Americans since 1969, Sidonie and her English husband, Gordon, have three children who live in Portland and in Israel. Their three great-grandsons live in Israel. High-energy her entire life – she used to run 10 miles a day – Sidonie is frustrated she hasn’t the stamina she used to. Always hungry during the war – she ate wild carrots to and from school – today “her butterfly mind” remains hungry still, for her art, for the creative process. “If I no longer want to do art anymore, that means I’m old.”

Where can we go painting by Sidonie Caron

Where Can We Go? by Sidonie Caron

Georgette Hancock

Georgette HancockAlso energized by art is Georgette Hancock, originally from Hungary and who made Oregon home 25 years ago after having lived in New Hampshire, New York, and Florida.

“I am 85 going on 30,” she says, crediting her art as both physical and spiritual sustenance. “Art inspires me to see the bright side of life. We were not born to be miserable,” she says, obliquely referencing the Holocaust and its Nazi perpetrators. “I’m not a victim. If I’m sad because of them, then they win. People are basically good.”

Georgette survived WWII as a child in hiding and then as a resident of the Budapest Ghetto only to escape her city with a baby in tow during Hungary’s 1956 revolution. A mother of three, Georgette came to art later in life.

A colleague at a women’s shelter in Ft. Meyer, Fla., brought her paints. “I never painted in my life, but I liked their smell. … Suddenly I just created something so profound, so from then on, I started to paint.”

Her profound images originated in the Biblical story of Noah, his Ark and his family; she employed a rainbow of acrylic paint, plaster, beads, and stones.

“The Holocaust was so tortuous for me,” she says. Art and G-d are her antidotes to crushing sadness. Georgette says her love of and talent for painting represented “the first time G-d gave me a chance.”

For a long time, Georgette made original greeting cards. She got great joy from making them and knew their recipients received happiness in equal measure. “I put positivity into the universe with my cards,” she says. She still paints today, putting bright colors that bleed into one another on canvases that have been in art shows.
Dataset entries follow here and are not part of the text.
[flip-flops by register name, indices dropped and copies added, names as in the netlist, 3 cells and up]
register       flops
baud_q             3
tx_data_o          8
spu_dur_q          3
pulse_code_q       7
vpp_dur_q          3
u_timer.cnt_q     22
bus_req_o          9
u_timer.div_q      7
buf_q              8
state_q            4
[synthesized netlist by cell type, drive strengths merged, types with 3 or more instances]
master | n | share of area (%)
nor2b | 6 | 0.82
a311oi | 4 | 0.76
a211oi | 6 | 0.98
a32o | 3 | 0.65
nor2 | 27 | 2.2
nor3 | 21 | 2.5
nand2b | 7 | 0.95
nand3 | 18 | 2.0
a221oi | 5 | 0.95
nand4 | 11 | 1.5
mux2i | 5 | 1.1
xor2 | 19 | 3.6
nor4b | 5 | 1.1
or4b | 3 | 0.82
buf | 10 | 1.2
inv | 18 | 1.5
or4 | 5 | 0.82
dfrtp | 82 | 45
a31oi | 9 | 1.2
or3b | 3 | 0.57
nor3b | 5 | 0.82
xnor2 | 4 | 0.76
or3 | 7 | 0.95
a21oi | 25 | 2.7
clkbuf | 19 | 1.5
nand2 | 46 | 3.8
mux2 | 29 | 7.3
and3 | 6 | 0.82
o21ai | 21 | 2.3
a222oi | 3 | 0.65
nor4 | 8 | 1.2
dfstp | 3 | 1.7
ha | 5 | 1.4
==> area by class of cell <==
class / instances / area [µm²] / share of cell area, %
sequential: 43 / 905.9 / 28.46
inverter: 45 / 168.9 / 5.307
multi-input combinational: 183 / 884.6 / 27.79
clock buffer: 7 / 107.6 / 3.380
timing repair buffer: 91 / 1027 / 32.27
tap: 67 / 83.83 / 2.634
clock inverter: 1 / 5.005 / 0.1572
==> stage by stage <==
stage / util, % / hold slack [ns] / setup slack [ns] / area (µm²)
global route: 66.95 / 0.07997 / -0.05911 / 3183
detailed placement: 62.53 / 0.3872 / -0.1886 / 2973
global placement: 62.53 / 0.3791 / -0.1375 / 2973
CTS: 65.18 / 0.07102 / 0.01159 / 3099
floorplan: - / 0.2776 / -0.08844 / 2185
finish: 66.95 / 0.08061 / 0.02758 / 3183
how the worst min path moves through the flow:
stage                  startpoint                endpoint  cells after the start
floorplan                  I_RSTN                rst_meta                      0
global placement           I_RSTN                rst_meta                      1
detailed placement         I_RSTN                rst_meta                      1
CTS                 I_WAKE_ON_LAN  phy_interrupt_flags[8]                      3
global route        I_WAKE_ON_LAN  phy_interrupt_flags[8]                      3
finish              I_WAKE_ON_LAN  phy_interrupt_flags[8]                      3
==> src/hw/sd_pkg.sv <==
package sd_pkg;

  // Word offsets on the slave port (six-bit word address).
  localparam logic [5:0] OFS_CTRL = 6'h00;
  localparam logic [5:0] OFS_STATUS = 6'h01;
  localparam logic [5:0] OFS_CMD = 6'h02;
  localparam logic [5:0] OFS_DMA_ADDR = 6'h03;
  localparam logic [5:0] OFS_DMA_CTRL = 6'h04;
  localparam logic [5:0] OFS_TX = 6'h05;
  localparam logic [5:0] OFS_RESP = 6'h06;
  // The upper half of the word space is the data buffer window.
  localparam int BUF_WIN_BIT = 5;

  // Control register fields.
  localparam int CTRL_DIV_LSB = 0;
  localparam int CTRL_WIDE_BIT = 8;
  localparam int CTRL_RUN_BIT = 9;
  localparam int CTRL_IRQ_EN_BIT = 10;
  localparam logic [7:0] CTRL_DIV_RST = 8'hff;

  // Status register fields.
  localparam int ST_PRESENT_BIT = 0;
  localparam int ST_WPROT_BIT = 1;
  localparam int ST_BUSY_BIT = 2;
  localparam int ST_DONE_BIT = 3;
  localparam int ST_DAT_LSB = 4;

  // DMA control fields; the count sits in the low bits.
  localparam int DMA_DIR_BIT = 8;

  // Highest card clock rate in high-speed mode.
  localparam longint CARD_CLK_MAX_HZ = 64'd50_000_000;

  // Slave port request as seen on the pins.
  typedef struct packed {
    logic cs;
    logic [5:0] addr;
    logic rd_n;
    logic wr_n;
    logic [3:0] be_n;
    logic [31:0] wdata;
  } slave_req_t;

  // Master port request driven by the DMA engine.
  typedef struct packed {
    logic [31:0] addr;
    logic [31:0] wdata;
    logic [3:0] be_n;
    logic rd_n;
    logic wr_n;
  } master_req_t;

endpackage
**src/rtl/fuse_sig_pkg.sv**
```systemverilog
package fuse_sig_pkg;

    localparam int FUSE_IDX_W = 4;
    localparam int FUSE_COUNT = 11;
    localparam int PART_ID_BYTES = 3;
    localparam int SERIAL_BYTES = 10;

    // signature row offsets
    localparam logic [5:0] OFS_PART_ID = 6'h00;
    localparam logic [5:0] OFS_SERIAL = 6'h03;
    localparam logic [5:0] OFS_OSC_16M_3V = 6'h22;
    localparam logic [5:0] OFS_OSC_16M_5V = 6'h23;
    localparam logic [5:0] OFS_OSC_20M_3V = 6'h24;
    localparam logic [5:0] OFS_OSC_20M_5V = 6'h25;

    // fuse bank offsets
    localparam logic [3:0] FUSE_WATCHDOG = 4'h0;
    localparam logic [3:0] FUSE_BROWNOUT = 4'h1;
    localparam logic [3:0] FUSE_OSC = 4'h2;
    localparam logic [3:0] FUSE_SYS_A = 4'h5;
    localparam logic [3:0] FUSE_SYS_B = 4'h6;
    localparam logic [3:0] FUSE_APP_END = 4'h7;
    localparam logic [3:0] FUSE_BOOT_END = 4'h8;
    localparam logic [3:0] FUSE_LOCK = 4'ha;

    // fixed values
    localparam logic [7:0] RSVD_READ = 8'h00;
    localparam logic [7:0] FUSE_ERASED = 8'hff;
    localparam logic [7:0] WATCHDOG_FUSE_RST = 8'h00;
    localparam logic [7:0] BROWNOUT_FUSE_RST = 8'h00;
    localparam logic [7:0] OSC_FUSE_RST = 8'h02;
    localparam logic [7:0] SYS_A_FUSE_RST = 8'hc4;
    localparam logic [7:0] SYS_B_FUSE_RST = 8'h07;
    localparam logic [7:0] PLAIN_FUSE_RST = 8'h00;

    // brown-out codes
    localparam logic [2:0] BOD_LVL_1V8 = 3'h0;
    localparam logic [2:0] BOD_LVL_2V6 = 3'h2;
    localparam logic [2:0] BOD_LVL_4V2 = 3'h7;
    localparam logic BOD_RATE_125HZ = 1'b1;
    localparam logic [1:0] BOD_MODE_OFF = 2'h0;
    localparam logic [1:0] BOD_MODE_ON = 2'h1;
    localparam logic [1:0] BOD_MODE_SAMPLED = 2'h2;
    localparam logic [1:0] BOD_MODE_HOLD = 2'h3;

    typedef logic [7:0] byte_t;
    typedef struct packed {logic [3:0] window; logic [3:0] period;} wdt_cfg_s;
    typedef struct packed {logic [2:0] level; logic sample_rate; logic [1:0] active; logic [1:0] sleep;} bod_fuse_s;
    typedef struct packed {logic sample_rate; logic [1:0] active; logic [1:0] sleep;} bod_first_s;
    typedef enum logic {SPACE_SIG, SPACE_FUSE} space_e;
    typedef struct packed {space_e space; logic [5:0] addr;} byte_req_s;
    typedef enum logic [1:0] {ST_LOAD_WDT, ST_LOAD_BOD, ST_READY} load_e;

    function automatic logic fuse_mapped(input logic [3:0] idx);
        return idx inside {FUSE_WATCHDOG, FUSE_BROWNOUT, FUSE_OSC, FUSE_SYS_A, FUSE_SYS_B,
                           FUSE_APP_END, FUSE_BOOT_END, FUSE_LOCK};
    endfunction

    function automatic byte_t fuse_default(input logic [3:0] idx);
        if (idx == FUSE_WATCHDOG) return WATCHDOG_FUSE_RST;
        if (idx == FUSE_BROWNOUT) return BROWNOUT_FUSE_RST;
        if (idx == FUSE_OSC) return OSC_FUSE_RST;
        if (idx == FUSE_SYS_A) return SYS_A_FUSE_RST;
        if (idx == FUSE_SYS_B) return SYS_B_FUSE_RST;
        return PLAIN_FUSE_RST;
    endfunction

endpackage

```
**src/rtl/fuse_store.sv**
```systemverilog
`timescale 1ns/100ps
module fuse_store (
    // clock and power-on reset
    input wire logic ref_clk,
    input wire logic por_n,
    // programming writes
    input wire logic wr_en,
    input wire logic [3:0] wr_idx,
    input wire fuse_sig_pkg::byte_t wr_data,
    input wire logic erase,
    // stored bytes and status
    output fuse_sig_pkg::byte_t fuse_q [fuse_sig_pkg::FUSE_COUNT],
    output logic done_q,
    output logic refused_q
);

    wire wr_mapped = fuse_sig_pkg::fuse_mapped(wr_idx);
    wire wr_take = wr_en & wr_mapped & ~erase;

    // contents survive system reset; only power-on brings back the defaults
    for (genvar i = 0; i < fuse_sig_pkg::FUSE_COUNT; i++) begin : g_byte
        localparam logic [3:0] IDX = fuse_sig_pkg::FUSE_IDX_W'(i);
        localparam fuse_sig_pkg::byte_t RST = fuse_sig_pkg::fuse_default(IDX);
        always_ff @(posedge ref_clk or negedge por_n) begin
            if (!por_n) begin
                fuse_q[i] <= RST;
            end else if (erase) begin
                fuse_q[i] <= fuse_sig_pkg::FUSE_ERASED;
            end else if (wr_take && wr_idx == IDX) begin
                fuse_q[i] <= wr_data;
            end
        end
    end

    always_ff @(posedge ref_clk or negedge por_n) begin
        if (!por_n) begin
            done_q <= 1'b0;
            refused_q <= 1'b0;
        end else begin
            done_q <= erase | wr_take;
            refused_q <= wr_en & ~wr_mapped & ~erase;
        end
    end

endmodule

```
**src/rtl/signature_fuse_loader.sv**
```systemverilog
`timescale 1ns/100ps
// Function
// three read-only part identifier bytes from signature offset zero upward.
// ten read-only serial bytes from signature offset three, one per offset.
// offset 0x22 reads signed oscillator error, 16 MHz at 3 V.
// offset 0x23 reads signed oscillator error, 16 MHz at 5 V.
// offset 0x24 reads signed oscillator error, 20 MHz at 3 V.
// offset 0x25 reads signed oscillator error, 20 MHz at 5 V.
// on reset, watchdog fuse upper nibble goes to the window field.
// on reset, watchdog fuse lower nibble goes to the period field.
// brown-out settings reload only after power-on; other resets keep them.
// on reset, three-bit threshold level goes to second brown-out control.
// on reset, sample rate bit goes to first brown-out control.
// on reset, active-mode field goes to first brown-out control.
// on reset, sleep-mode field goes to first brown-out control.
// processor only reads fuses; programming port alone writes or clears them.
// processor writes are ignored and change nothing.
// reserved offsets read a fixed value with no side effect.
module signature_fuse_loader #(
    parameter logic [23:0] PART_ID = 24'h00_a5c3,        // arbitrary value
    parameter logic [79:0] SERIAL = 80'h0102_0304_0506_0708_090a, // arbitrary value
    parameter logic [7:0] OSC_ERR_16M_3V = 8'h03,        // arbitrary value
    parameter logic [7:0] OSC_ERR_16M_5V = 8'hfe,        // arbitrary value
    parameter logic [7:0] OSC_ERR_20M_3V = 8'h05,        // arbitrary value
    parameter logic [7:0] OSC_ERR_20M_5V = 8'hfa         // arbitrary value
) (
    // clock and resets
    input wire logic ref_clk,
    input wire logic nrst,
    input wire logic por_n,
    // processor access
    input wire logic cpu_rd_en,
    input wire fuse_sig_pkg::byte_req_s cpu_rd_req,
    input wire logic cpu_wr_en,
    input wire fuse_sig_pkg::byte_req_s cpu_wr_req,
    input wire fuse_sig_pkg::byte_t cpu_wr_data,
    output fuse_sig_pkg::byte_t cpu_rd_data_q,
    output logic cpu_rd_valid_q,
    output logic cpu_wr_ignored_q,
    // programming and debug port access
    input wire logic prog_rd_en,
    input wire fuse_sig_pkg::byte_req_s prog_rd_req,
    input wire logic prog_wr_en,
    input wire logic [3:0] prog_wr_idx,
    input wire fuse_sig_pkg::byte_t prog_wr_data,
    input wire logic prog_erase,
    output fuse_sig_pkg::byte_t prog_rd_data_q,
    output logic prog_rd_valid_q,
    output logic prog_done_q,
    output logic prog_refused_q,
    // loaded control fields
    output fuse_sig_pkg::wdt_cfg_s watchdog_control_reg_q,
    output fuse_sig_pkg::bod_first_s brownout_control_first_q,
    output logic [2:0] brownout_control_second_q,
    output logic load_done_q,
    // brown-out mode decodes
    output logic bod_active_on_q,
    output logic bod_sleep_on_q,
    output logic bod_wake_hold_q,
    output logic bod_sleep_rsvd_q,
    output logic bod_slow_sample_q,
    output logic bod_level_listed_q
);

    fuse_sig_pkg::byte_t fuse_q [fuse_sig_pkg::FUSE_COUNT];
    fuse_sig_pkg::load_e state_q;
    fuse_sig_pkg::load_e state_d;
    logic por_pending_q;
    logic por_pending_d;

    // the processor has no write port into the store; it only reads fuse_q
    fuse_store u_store (
        .ref_clk(ref_clk),
        .por_n(por_n),
        .wr_en(prog_wr_en),
        .wr_idx(prog_wr_idx),
        .wr_data(prog_wr_data),
        .erase(prog_erase),
        .fuse_q(fuse_q),
        .done_q(prog_done_q),
        .refused_q(prog_refused_q)
    );

    // signature row lookup; everything is a constant, so reads have no effect
    function automatic fuse_sig_pkg::byte_t sig_byte(input logic [5:0] a);
        logic [5:0] ser;
        ser = a - fuse_sig_pkg::OFS_SERIAL;
        if (a < fuse_sig_pkg::OFS_SERIAL) begin
            return PART_ID[8 * int'(a - fuse_sig_pkg::OFS_PART_ID) +: 8];
        end
        if (int'(ser) < fuse_sig_pkg::SERIAL_BYTES) begin
            return SERIAL[8 * int'(ser) +: 8];
        end
        if (a == fuse_sig_pkg::OFS_OSC_16M_3V) begin
            return OSC_ERR_16M_3V;
        end
        if (a == fuse_sig_pkg::OFS_OSC_16M_5V) begin
            return OSC_ERR_16M_5V;
        end
        if (a == fuse_sig_pkg::OFS_OSC_20M_3V) begin
            return OSC_ERR_20M_3V;
        end
        if (a == fuse_sig_pkg::OFS_OSC_20M_5V) begin
            return OSC_ERR_20M_5V;
        end
        return fuse_sig_pkg::RSVD_READ;
    endfunction

    // fuse bank lookup; reserved and out-of-range offsets give the fixed value
    function automatic fuse_sig_pkg::byte_t fuse_byte(input logic [5:0] a);
        logic [3:0] idx;
        idx = a[3:0];
        if (a > 6'(fuse_sig_pkg::FUSE_LOCK)) begin
            return fuse_sig_pkg::RSVD_READ;
        end
        if (!fuse_sig_pkg::fuse_mapped(idx)) begin
            return fuse_sig_pkg::RSVD_READ;
        end
        return fuse_q[idx];
    endfunction

    function automatic fuse_sig_pkg::byte_t read_byte(input fuse_sig_pkg::byte_req_s r);
        if (r.space == fuse_sig_pkg::SPACE_FUSE) begin
            return fuse_byte(r.addr);
        end
        return sig_byte(r.addr);
    endfunction

    // read selection shared by both ports; a process, not a net, so a fuse
    // write is seen even while the requested address stands still
    fuse_sig_pkg::byte_t cpu_rd_sel;
    fuse_sig_pkg::byte_t prog_rd_sel;
    always_comb begin
        cpu_rd_sel = read_byte(cpu_rd_req);
        prog_rd_sel = read_byte(prog_rd_req);
    end

    // the watched fuse fields as the loader sees them
    wire fuse_sig_pkg::wdt_cfg_s wdt_fuse = fuse_q[fuse_sig_pkg::FUSE_WATCHDOG];
    wire fuse_sig_pkg::bod_fuse_s bod_fuse = fuse_q[fuse_sig_pkg::FUSE_BROWNOUT];

    // loader sequencing
    wire in_load_wdt = state_q == fuse_sig_pkg::ST_LOAD_WDT;
    wire in_load_bod = state_q == fuse_sig_pkg::ST_LOAD_BOD;
    wire take_bod = in_load_bod & por_pending_q;

    // brown-out mode decodes from the loaded copy
    wire active_on = brownout_control_first_q.active != fuse_sig_pkg::BOD_MODE_OFF;
    wire sleep_on = brownout_control_first_q.sleep inside {fuse_sig_pkg::BOD_MODE_ON,
                                                           fuse_sig_pkg::BOD_MODE_SAMPLED};
    wire wake_hold = brownout_control_first_q.active == fuse_sig_pkg::BOD_MODE_HOLD;
    wire sleep_rsvd = brownout_control_first_q.sleep == fuse_sig_pkg::BOD_MODE_HOLD;
    wire slow_sample = brownout_control_first_q.sample_rate == fuse_sig_pkg::BOD_RATE_125HZ;
    wire level_listed = brownout_control_second_q inside {fuse_sig_pkg::BOD_LVL_1V8,
                                                          fuse_sig_pkg::BOD_LVL_2V6,
                                                          fuse_sig_pkg::BOD_LVL_4V2};

    always_comb begin
        state_d = state_q;
        unique case (state_q)
            fuse_sig_pkg::ST_LOAD_WDT: begin
                state_d = fuse_sig_pkg::ST_LOAD_BOD;
            end
            fuse_sig_pkg::ST_LOAD_BOD: begin
                state_d = fuse_sig_pkg::ST_READY;
            end
            fuse_sig_pkg::ST_READY: begin
                state_d = fuse_sig_pkg::ST_READY;
            end
            default: begin
                state_d = fuse_sig_pkg::ST_LOAD_WDT;
            end
        endcase
    end

    // a power-on leaves a pending mark that only the brown-out copy consumes
    always_comb begin
        por_pending_d = por_pending_q;
        if (take_bod) begin
            por_pending_d = 1'b0;
        end
    end

    // every system reset restarts the load sequence
    always_ff @(posedge ref_clk or negedge nrst) begin
        if (!nrst) begin
            state_q <= fuse_sig_pkg::ST_LOAD_WDT;
        end else begin
            state_q <= state_d;
        end
    end

    always_ff @(posedge ref_clk or negedge nrst) begin
        if (!nrst) begin
            load_done_q <= 1'b0;
        end else begin
            load_done_q <= state_d == fuse_sig_pkg::ST_READY;
        end
    end

    // watchdog copy happens on every system reset, not on a power-on alone
    always_ff @(posedge ref_clk or negedge nrst) begin
        if (!nrst) begin
            watchdog_control_reg_q <= fuse_sig_pkg::wdt_cfg_s'(fuse_sig_pkg::WATCHDOG_FUSE_RST);
        end else if (in_load_wdt) begin
            watchdog_control_reg_q.window <= wdt_fuse.window;
            watchdog_control_reg_q.period <= wdt_fuse.period;
        end
    end

    // brown-out state lives on the power-on reset so a system reset keeps it
    always_ff @(posedge ref_clk or negedge por_n) begin
        if (!por_n) begin
            por_pending_q <= 1'b1;
        end else begin
            por_pending_q <= por_pending_d;
        end
    end

    always_ff @(posedge ref_clk or negedge por_n) begin
        if (!por_n) begin
            brownout_control_second_q <= fuse_sig_pkg::BOD_LVL_1V8;
        end else if (take_bod) begin
            brownout_control_second_q <= bod_fuse.level;
        end
    end

    always_ff @(posedge ref_clk or negedge por_n) begin
        if (!por_n) begin
            brownout_control_first_q <= '0;
        end else if (take_bod) begin
            brownout_control_first_q.sample_rate <= bod_fuse.sample_rate;
            brownout_control_first_q.active <= bod_fuse.active;
            brownout_control_first_q.sleep <= bod_fuse.sleep;
        end
    end

    // registered decodes so the outputs come from flops
    always_ff @(posedge ref_clk or negedge por_n) begin
        if (!por_n) begin
            bod_active_on_q <= 1'b0;
            bod_sleep_on_q <= 1'b0;
            bod_wake_hold_q <= 1'b0;
        end else begin
            bod_active_on_q <= active_on;
            bod_sleep_on_q <= sleep_on;
            bod_wake_hold_q <= wake_hold;
        end
    end

    always_ff @(posedge ref_clk or negedge por_n) begin
        if (!por_n) begin
            bod_sleep_rsvd_q <= 1'b0;
            bod_slow_sample_q <= 1'b0;
            bod_level_listed_q <= 1'b1;
        end else begin
            bod_sleep_rsvd_q <= sleep_rsvd;
            bod_slow_sample_q <= slow_sample;
            bod_level_listed_q <= level_listed;
        end
    end

    // processor reads: one cycle latency, data holds until the next read
    always_ff @(posedge ref_clk or negedge nrst) begin
        if (!nrst) begin
            cpu_rd_data_q <= fuse_sig_pkg::RSVD_READ;
            cpu_rd_valid_q <= 1'b0;
        end else begin
            cpu_rd_valid_q <= cpu_rd_en;
            if (cpu_rd_en) begin
                cpu_rd_data_q <= cpu_rd_sel;
            end
        end
    end

    // processor writes only raise a one-cycle notice; no storage sees them
    always_ff @(posedge ref_clk or negedge nrst) begin
        if (!nrst) begin
            cpu_wr_ignored_q <= 1'b0;
        end else begin
            cpu_wr_ignored_q <= cpu_wr_en;
        end
    end

    // programming port reads see the live store, including bytes not yet reloaded
    always_ff @(posedge ref_clk or negedge nrst) begin
        if (!nrst) begin
            prog_rd_data_q <= fuse_sig_pkg::RSVD_READ;
            prog_rd_valid_q <= 1'b0;
        end else begin
            prog_rd_valid_q <= prog_rd_en;
            if (prog_rd_en) begin
                prog_rd_data_q <= prog_rd_sel;
            end
        end
    end

    // write address and data are accepted but deliberately unused
    wire unused_wr = ^{cpu_wr_req, cpu_wr_data};

endmodule

```
**config.mk**
```make
export PLATFORM = sky130hd
export DESIGN_NAME = signature_fuse_loader
export DESIGN_NICKNAME = d
export VERILOG_FILES = /design/src/rtl/fuse_sig_pkg.sv /design/src/rtl/fuse_store.sv /design/src/rtl/signature_fuse_loader.sv
export SDC_FILE = /design/constraint.sdc
export NUM_CORES = 1
export LEC_CHECK = 0
export ABC_AREA = 1
export BUFFER_PORTS_ARGS = -buffer_cell sky130_fd_sc_hd__buf_2
export CAP_MARGIN = 0
export CORE_AREA = 3 3 121 123
export DETAILED_ROUTE_END_ITERATION = 8
export DIE_AREA = 0 0 124 126
export PLACE_DENSITY = 0.77
export SLEW_MARGIN = 20
export SYNTH_ARGS = -nofsm -noshare
export SYNTH_HDL_FRONTEND = slang
export SYNTH_SLANG_ARGS = --single-unit
```
**constraint.sdc**
```tcl
create_clock -name ref_clk -period 1.35 [get_ports ref_clk]
set_input_delay 0.27 -clock ref_clk [delete_from_list [all_inputs] [get_ports ref_clk]]
set_output_delay 0.27 -clock ref_clk [all_outputs]
set_load 0.02 [all_outputs]
```
==> impl_metrics.tcl <==
set metrics [dict create \
    synth_nets 1095 \
    p_leak_nw 4.804 \
    start_kind "register" \
    syn_inst 1034 \
    rsz0062_at_grt "true" \
    fin_hold_ws_ns 0.09431 \
    tightest_slew_ns 0.6754 \
    grt_pass1_vias 7362 \
    avgViaCountPerCell 5.590 \
    syn_avg_cell_area_sq_um 7.489 \
    drive_gt1_share_pct 25.25 \
    power_mw 10.94 \
    numPortBuffers 77 \
    antenna_found_initial 0 \
    grt_overflow_total 0 \
    slew_violations 0 \
    dpl.cell_count 1334 \
    dp_hpwl_um 16330 \
    dr.pass1.iters 6 \
    ys_types 40 \
    root_buffer "clkbuf_16" \
    dieArea_sq_um 15620 \
    grt_max_degree 79 \
    num-nets-final 1240 \
    netlist_area_sq_um 7744 \
    arrival_ns 1.70 \
    drt_iter0_markers 689 \
    ys_ff_latch 134 \
    violations "negative setup slack" \
    yosys_warnings 0 \
    grt_first_pass_wirelength_um 35880 \
    core_area_sq_um 13770 \
    die_h_um 126 \
    timing.fmax_mhz 723.1 \
    insertion_delay_ns 0.43 \
    max-slew-margin-rel_pct 54.97 \
    maxCapViolations 0 \
    vias 7670 \
    fin_crit_sh_pct 102.4 \
    setup_violations 2 \
    hold_viol 0 \
    synth-main-ff-cell "dfrtp_1" \
    status "finished with violations" \
    wl_um 21900 \
    cts_buffer_depth 2 \
    seq_area_frac_synth_pct 43.45 \
    wl_per_cell_um 15.97 \
    stdcell_count 1372 \
    cts_made_buffers 17 \
    ioPinCount 93 \
    cts_sinks 134 \
    die_w_um 124 \
    path_clk_slew_ns 0.06 \
    final.setup_skew_ns 0.007307 \
    layout_min_cycle_time_ns 1.383 \
    tns_ns -0.03898 \
    syn2layout_area_growth_pct 25.03 \
    h-tree-depth 4 \
    antennaDiodeCount 0 \
    place_congestion 0.9414 \
    end_kind "register" \
    timing.final.ws_setup_ns -0.03294 \
    power_density_nw_per_um2 1130 \
    drc 0 \
    rows 43 \
    grt_use_total_pct 29.29 \
    crit_path_max_fanout 3 \
    async_flop_share_pct 100.0 \
    tritoncts "built" \
    hp-class "input port to register" \
    cp_data_required_time_ns 1.67 \
    start_util_pct 56.22 \
    synth_edf_count 0 \
    num-fill-cells 1137 \
    path_class "register to register" \
    ir_drop_uv 949.4 \
    ant_nets 0 \
]
==> logic make-up after synthesis <==
| group | after synthesis | synth area share (%) |
|---|---|---|
| simple gates | 488 | 27.81 |
| compound gates | 235 | 16.69 |
| buf+inv | 163 | 9.856 |
| flops | 134 | 43.45 |
| fa+ha+maj | 12 | 1.939 |
| xor+xnor | 1 | 0.1131 |
| mux | 1 | 0.1454 |
==> synthesized netlist by cell type (4+ instances only) <==
master	number	area [sq um]
dfstp_2	9	236.5
nand2_1	257	964.7
buf_2	17	85.08
nor2_2	4	25.02
o211ai_1	27	202.7
clkbuf_1	10	37.54
inv_2	5	18.77
a21oi_1	93	465.5
nand4_1	6	37.54
nand3_1	52	260.3
buf_4	6	45.04
buf_6	12	135.1
o21ai_1	8	40.04
nand2_2	19	118.9
dfrtp_1	125	3128
ha_1	12	150.1
o221ai_1	7	61.31
nor2_1	119	446.7
o21ai_0	92	460.4
inv_1	109	409.1
nand3_2	4	40.04
nor3_1	7	35.03
or2_2	4	25.02
==> per-layer routing <==
layer / vias up / part of all wire (%) / GRT usage [%]
li1: 3652 / - / -
met1: 3565 / 40 / 38.60
met2: 381 / 47 / 46.01
met3: 72 / 9.0 / 6.960
met4: 0 / 4.1 / 12.89
met5: - / 0 / 0
==> state kept, by name (all words and copies together) (netlist names) <==
signal,cells
u_store.fuse_q,88
cpu_rd_data_q,8
prog_rd_data_q,8
watchdog_control_reg_q,8
brownout_control_first_q,4
brownout_control_second_q,3
state_q,2
bod_active_on_q,1
bod_level_listed_q,1
bod_sleep_on_q,1
bod_sleep_rsvd_q,1
bod_slow_sample_q,1
bod_wake_hold_q,1
cpu_rd_valid_q,1
cpu_wr_ignored_q,1
por_pending_q,1
prog_rd_valid_q,1
slow_sample,1
u_store.done_q,1
u_store.refused_q,1
==> through the flow <==
step                      cell area, sq um  setup WS (ns)  utilization, %
after floorplan                       7888        -0.1064               -
after global placement                8920        -0.3416           64.76
after detailed placement              8920        -0.4118           64.76
after CTS                             9560       -0.02551           69.41
after global routing                  9682        -0.1210           70.29
final                                 9682       -0.03294           70.29
==> critical path: stages, from the launching register on <==
cell	delay [ns]
dfrtp_1	0.40
a21oi_1	0.18
o21ai_0	0.11
nand2_1	0.08
nand2_1	0.08
o21ai_1	0.10
nor2_1	0.05
nand2_1	0.06
nand2_1	0.05
nor2_1	0.09
nor2_1	0.05
==> power breakdown <==
group          internal, mW  switching, mW  leakage [nW]
Combinational         0.682           1.22          3.05
Sequential             4.27          0.157          1.47
Clock                  2.76           1.85         0.284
Painting by Georgette Hancock

by Georgette Hancock

Boris Uan-Zo-li

Boris Uan-Zo-liBoris Uan-Zo-li produced patents publicly and art after sundown.

Moscow born – by way of a grandfather originally from Shandong, China – Boris, 83, studied engineering at a university in the Former Soviet Union and ultimately authored 165 patents in electronics for the aerospace industry, explains his son, Alex Uan-Zo-li, who often speaks on behalf of his monolingual Russian father.

Boris pursued a master’s in book illustration, eventually morphing his style into Uan-Zo-lism whose bold images and use of primary colors draw from past masters and whose exactitude comes from his engineering background.

While his art was appreciated in Russia – Boris mounted a number of exhibits in the USSR – Judaism most certainly wasn’t. His father had been arrested and sent to a Soviet forced-labor camp, relatives had burial monuments desecrated, and they – Boris, too – lived in fear. “If you were a Jew you had to be blind not to know antisemitism,” Alex says.

In 1996, Alex had the opportunity to study for his Ph.D. at Virginia Tech, also in power engineering, and in 2010 he brought his parents here as Jewish refugees.

Boris’ eye-catching paintings hang in private collections in Germany, Switzerland, France, this country and also in his own house that doubles as a gallery with more than 300 pieces. Each of his pieces includes a distinctive hatch mark. That, Alex explains, is Chinese for the original name of Boris’ grandfather. It should have been “Wang” in English but was misspelled during the man’s early 1900s journey from China and Japan, eventually to Moscow.

A spelling error rendered Boris’ name as unique as his heritage and vast body of work.